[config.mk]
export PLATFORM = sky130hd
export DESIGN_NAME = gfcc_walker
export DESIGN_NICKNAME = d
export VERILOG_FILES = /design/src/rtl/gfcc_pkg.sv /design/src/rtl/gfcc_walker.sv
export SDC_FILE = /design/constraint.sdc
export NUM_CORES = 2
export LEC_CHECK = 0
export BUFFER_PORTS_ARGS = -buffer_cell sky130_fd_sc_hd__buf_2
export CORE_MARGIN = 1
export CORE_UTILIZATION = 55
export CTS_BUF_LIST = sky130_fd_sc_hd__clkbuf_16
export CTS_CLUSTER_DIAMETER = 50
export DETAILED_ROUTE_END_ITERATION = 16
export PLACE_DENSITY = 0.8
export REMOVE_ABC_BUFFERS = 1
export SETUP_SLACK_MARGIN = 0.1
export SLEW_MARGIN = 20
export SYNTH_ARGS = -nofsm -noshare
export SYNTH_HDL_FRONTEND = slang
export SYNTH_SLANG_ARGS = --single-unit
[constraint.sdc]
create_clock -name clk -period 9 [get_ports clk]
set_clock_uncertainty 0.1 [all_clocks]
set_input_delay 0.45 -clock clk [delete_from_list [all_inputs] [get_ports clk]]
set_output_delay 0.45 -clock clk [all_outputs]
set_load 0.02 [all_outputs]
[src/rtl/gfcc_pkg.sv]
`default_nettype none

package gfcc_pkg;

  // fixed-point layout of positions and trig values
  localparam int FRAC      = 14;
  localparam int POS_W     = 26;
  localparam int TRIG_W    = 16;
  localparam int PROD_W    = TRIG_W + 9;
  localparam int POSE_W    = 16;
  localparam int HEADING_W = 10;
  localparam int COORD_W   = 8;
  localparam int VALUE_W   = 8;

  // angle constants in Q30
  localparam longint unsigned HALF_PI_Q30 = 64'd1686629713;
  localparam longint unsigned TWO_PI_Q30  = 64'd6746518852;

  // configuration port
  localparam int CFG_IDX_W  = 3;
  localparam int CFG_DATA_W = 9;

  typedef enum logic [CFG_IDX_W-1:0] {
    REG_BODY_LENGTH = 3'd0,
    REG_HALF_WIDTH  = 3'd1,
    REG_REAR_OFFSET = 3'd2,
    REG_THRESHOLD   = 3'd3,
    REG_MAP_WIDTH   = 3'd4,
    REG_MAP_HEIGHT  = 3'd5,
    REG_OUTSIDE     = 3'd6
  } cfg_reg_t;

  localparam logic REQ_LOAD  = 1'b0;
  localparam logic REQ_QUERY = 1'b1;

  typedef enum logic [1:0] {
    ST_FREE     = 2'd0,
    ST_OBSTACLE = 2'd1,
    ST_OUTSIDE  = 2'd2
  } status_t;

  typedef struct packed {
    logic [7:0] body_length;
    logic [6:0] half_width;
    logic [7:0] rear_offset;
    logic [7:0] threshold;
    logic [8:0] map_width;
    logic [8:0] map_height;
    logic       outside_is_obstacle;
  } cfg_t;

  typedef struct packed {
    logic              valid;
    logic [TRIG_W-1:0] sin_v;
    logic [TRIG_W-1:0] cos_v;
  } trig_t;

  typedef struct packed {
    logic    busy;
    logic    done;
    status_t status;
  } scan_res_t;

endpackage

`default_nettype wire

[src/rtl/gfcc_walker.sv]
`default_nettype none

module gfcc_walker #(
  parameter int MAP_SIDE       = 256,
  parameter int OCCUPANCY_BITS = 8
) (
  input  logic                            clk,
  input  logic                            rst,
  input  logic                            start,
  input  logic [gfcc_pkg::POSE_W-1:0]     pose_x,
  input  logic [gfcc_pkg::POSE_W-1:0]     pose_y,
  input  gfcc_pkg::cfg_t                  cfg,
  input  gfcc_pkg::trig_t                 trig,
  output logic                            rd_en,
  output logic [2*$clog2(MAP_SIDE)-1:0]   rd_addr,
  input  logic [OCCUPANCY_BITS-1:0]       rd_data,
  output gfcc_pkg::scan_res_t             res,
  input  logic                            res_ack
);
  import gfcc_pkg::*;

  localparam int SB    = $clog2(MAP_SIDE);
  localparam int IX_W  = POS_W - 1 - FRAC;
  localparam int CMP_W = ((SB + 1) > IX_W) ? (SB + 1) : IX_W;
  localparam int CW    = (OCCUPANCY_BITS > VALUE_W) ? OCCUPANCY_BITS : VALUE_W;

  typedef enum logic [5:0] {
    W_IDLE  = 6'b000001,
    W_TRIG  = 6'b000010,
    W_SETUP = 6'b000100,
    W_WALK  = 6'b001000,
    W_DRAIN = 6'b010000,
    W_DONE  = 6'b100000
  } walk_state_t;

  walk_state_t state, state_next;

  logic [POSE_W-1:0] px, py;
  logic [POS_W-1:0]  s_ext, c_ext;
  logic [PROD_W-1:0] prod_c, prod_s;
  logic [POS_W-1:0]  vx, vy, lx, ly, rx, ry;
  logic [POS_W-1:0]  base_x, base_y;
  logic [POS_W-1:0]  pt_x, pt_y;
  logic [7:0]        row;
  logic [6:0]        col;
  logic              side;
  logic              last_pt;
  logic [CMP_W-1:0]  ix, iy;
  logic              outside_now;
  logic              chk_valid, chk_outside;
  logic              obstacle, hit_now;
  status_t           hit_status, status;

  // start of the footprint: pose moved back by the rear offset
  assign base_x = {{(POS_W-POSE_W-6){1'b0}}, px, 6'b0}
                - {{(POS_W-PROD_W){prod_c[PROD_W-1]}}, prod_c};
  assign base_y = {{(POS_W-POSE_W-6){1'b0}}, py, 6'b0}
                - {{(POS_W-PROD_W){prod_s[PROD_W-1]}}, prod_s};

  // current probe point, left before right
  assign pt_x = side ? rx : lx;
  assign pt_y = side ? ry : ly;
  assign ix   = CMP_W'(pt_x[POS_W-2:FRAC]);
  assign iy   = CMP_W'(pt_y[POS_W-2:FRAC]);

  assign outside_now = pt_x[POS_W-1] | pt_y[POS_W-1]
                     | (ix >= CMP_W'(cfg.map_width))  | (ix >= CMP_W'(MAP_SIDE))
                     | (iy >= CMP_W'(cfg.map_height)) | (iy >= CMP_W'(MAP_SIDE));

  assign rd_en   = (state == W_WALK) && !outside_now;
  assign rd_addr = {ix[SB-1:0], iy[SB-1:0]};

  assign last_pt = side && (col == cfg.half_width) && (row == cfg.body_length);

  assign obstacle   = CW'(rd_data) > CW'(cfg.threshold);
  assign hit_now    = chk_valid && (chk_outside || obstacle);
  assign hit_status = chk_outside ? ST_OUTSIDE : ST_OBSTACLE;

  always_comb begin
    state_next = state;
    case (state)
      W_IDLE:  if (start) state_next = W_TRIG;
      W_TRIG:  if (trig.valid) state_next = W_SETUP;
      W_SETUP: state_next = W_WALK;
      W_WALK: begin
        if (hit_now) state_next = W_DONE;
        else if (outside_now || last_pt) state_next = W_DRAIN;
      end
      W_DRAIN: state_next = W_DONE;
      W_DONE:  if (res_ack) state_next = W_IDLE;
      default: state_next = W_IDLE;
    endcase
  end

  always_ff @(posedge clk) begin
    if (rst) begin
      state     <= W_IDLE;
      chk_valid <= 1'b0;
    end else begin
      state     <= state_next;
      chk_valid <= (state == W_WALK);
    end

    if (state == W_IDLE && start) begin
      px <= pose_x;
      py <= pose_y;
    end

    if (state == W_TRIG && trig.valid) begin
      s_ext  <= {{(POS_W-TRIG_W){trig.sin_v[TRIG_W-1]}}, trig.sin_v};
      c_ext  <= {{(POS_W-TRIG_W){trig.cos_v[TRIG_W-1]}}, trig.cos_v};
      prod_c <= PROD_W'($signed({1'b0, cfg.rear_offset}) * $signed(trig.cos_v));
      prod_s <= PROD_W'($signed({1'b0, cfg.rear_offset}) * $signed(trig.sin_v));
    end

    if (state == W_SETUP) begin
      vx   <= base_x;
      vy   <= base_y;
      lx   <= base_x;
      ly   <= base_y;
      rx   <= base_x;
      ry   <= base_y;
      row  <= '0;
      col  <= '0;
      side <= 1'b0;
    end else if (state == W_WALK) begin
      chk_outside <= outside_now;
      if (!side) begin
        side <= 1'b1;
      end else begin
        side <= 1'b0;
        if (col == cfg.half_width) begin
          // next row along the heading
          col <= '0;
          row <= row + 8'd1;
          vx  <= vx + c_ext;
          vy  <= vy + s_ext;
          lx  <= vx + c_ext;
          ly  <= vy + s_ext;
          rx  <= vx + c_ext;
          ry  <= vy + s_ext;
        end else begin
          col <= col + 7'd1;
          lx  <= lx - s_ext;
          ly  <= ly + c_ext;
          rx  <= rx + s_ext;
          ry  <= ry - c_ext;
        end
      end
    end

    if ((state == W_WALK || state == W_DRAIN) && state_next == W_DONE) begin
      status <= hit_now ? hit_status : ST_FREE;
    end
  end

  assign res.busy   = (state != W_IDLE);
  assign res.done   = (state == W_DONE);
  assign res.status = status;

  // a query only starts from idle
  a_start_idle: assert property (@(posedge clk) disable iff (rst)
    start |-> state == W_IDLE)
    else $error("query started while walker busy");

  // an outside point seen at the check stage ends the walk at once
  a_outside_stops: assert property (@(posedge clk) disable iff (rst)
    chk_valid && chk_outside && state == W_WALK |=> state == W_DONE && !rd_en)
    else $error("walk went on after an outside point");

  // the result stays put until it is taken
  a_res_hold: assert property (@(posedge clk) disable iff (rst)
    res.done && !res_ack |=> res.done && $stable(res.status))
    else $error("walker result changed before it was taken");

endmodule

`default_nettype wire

==*==

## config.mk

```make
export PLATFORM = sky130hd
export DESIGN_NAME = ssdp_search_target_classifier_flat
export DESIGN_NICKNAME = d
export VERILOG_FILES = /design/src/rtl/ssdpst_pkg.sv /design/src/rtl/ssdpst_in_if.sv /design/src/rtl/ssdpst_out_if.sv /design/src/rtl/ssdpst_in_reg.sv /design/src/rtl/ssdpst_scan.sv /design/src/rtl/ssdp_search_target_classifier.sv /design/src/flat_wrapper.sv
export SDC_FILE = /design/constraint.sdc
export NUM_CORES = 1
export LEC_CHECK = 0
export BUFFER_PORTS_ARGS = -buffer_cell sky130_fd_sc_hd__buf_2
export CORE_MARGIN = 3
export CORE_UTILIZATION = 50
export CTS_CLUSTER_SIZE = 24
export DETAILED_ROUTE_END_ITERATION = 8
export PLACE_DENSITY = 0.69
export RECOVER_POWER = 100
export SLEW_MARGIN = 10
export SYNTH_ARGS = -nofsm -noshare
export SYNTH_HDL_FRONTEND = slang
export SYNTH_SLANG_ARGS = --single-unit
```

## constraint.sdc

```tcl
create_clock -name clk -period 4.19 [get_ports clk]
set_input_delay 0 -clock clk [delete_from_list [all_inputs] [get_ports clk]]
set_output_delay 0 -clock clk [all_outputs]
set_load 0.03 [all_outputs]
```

==*==

Only the lines above from the one with "[config.mk]" up to and including the one with "constants in Q30" should be repeated, exactly as written.

**Expected answer:**
[config.mk]
export PLATFORM = sky130hd
export DESIGN_NAME = gfcc_walker
export DESIGN_NICKNAME = d
export VERILOG_FILES = /design/src/rtl/gfcc_pkg.sv /design/src/rtl/gfcc_walker.sv
export SDC_FILE = /design/constraint.sdc
export NUM_CORES = 2
export LEC_CHECK = 0
export BUFFER_PORTS_ARGS = -buffer_cell sky130_fd_sc_hd__buf_2
export CORE_MARGIN = 1
export CORE_UTILIZATION = 55
export CTS_BUF_LIST = sky130_fd_sc_hd__clkbuf_16
export CTS_CLUSTER_DIAMETER = 50
export DETAILED_ROUTE_END_ITERATION = 16
export PLACE_DENSITY = 0.8
export REMOVE_ABC_BUFFERS = 1
export SETUP_SLACK_MARGIN = 0.1
export SLEW_MARGIN = 20
export SYNTH_ARGS = -nofsm -noshare
export SYNTH_HDL_FRONTEND = slang
export SYNTH_SLANG_ARGS = --single-unit
[constraint.sdc]
create_clock -name clk -period 9 [get_ports clk]
set_clock_uncertainty 0.1 [all_clocks]
set_input_delay 0.45 -clock clk [delete_from_list [all_inputs] [get_ports clk]]
set_output_delay 0.45 -clock clk [all_outputs]
set_load 0.02 [all_outputs]
[src/rtl/gfcc_pkg.sv]
`default_nettype none

package gfcc_pkg;

  // fixed-point layout of positions and trig values
  localparam int FRAC      = 14;
  localparam int POS_W     = 26;
  localparam int TRIG_W    = 16;
  localparam int PROD_W    = TRIG_W + 9;
  localparam int POSE_W    = 16;
  localparam int HEADING_W = 10;
  localparam int COORD_W   = 8;
  localparam int VALUE_W   = 8;

  // angle constants in Q30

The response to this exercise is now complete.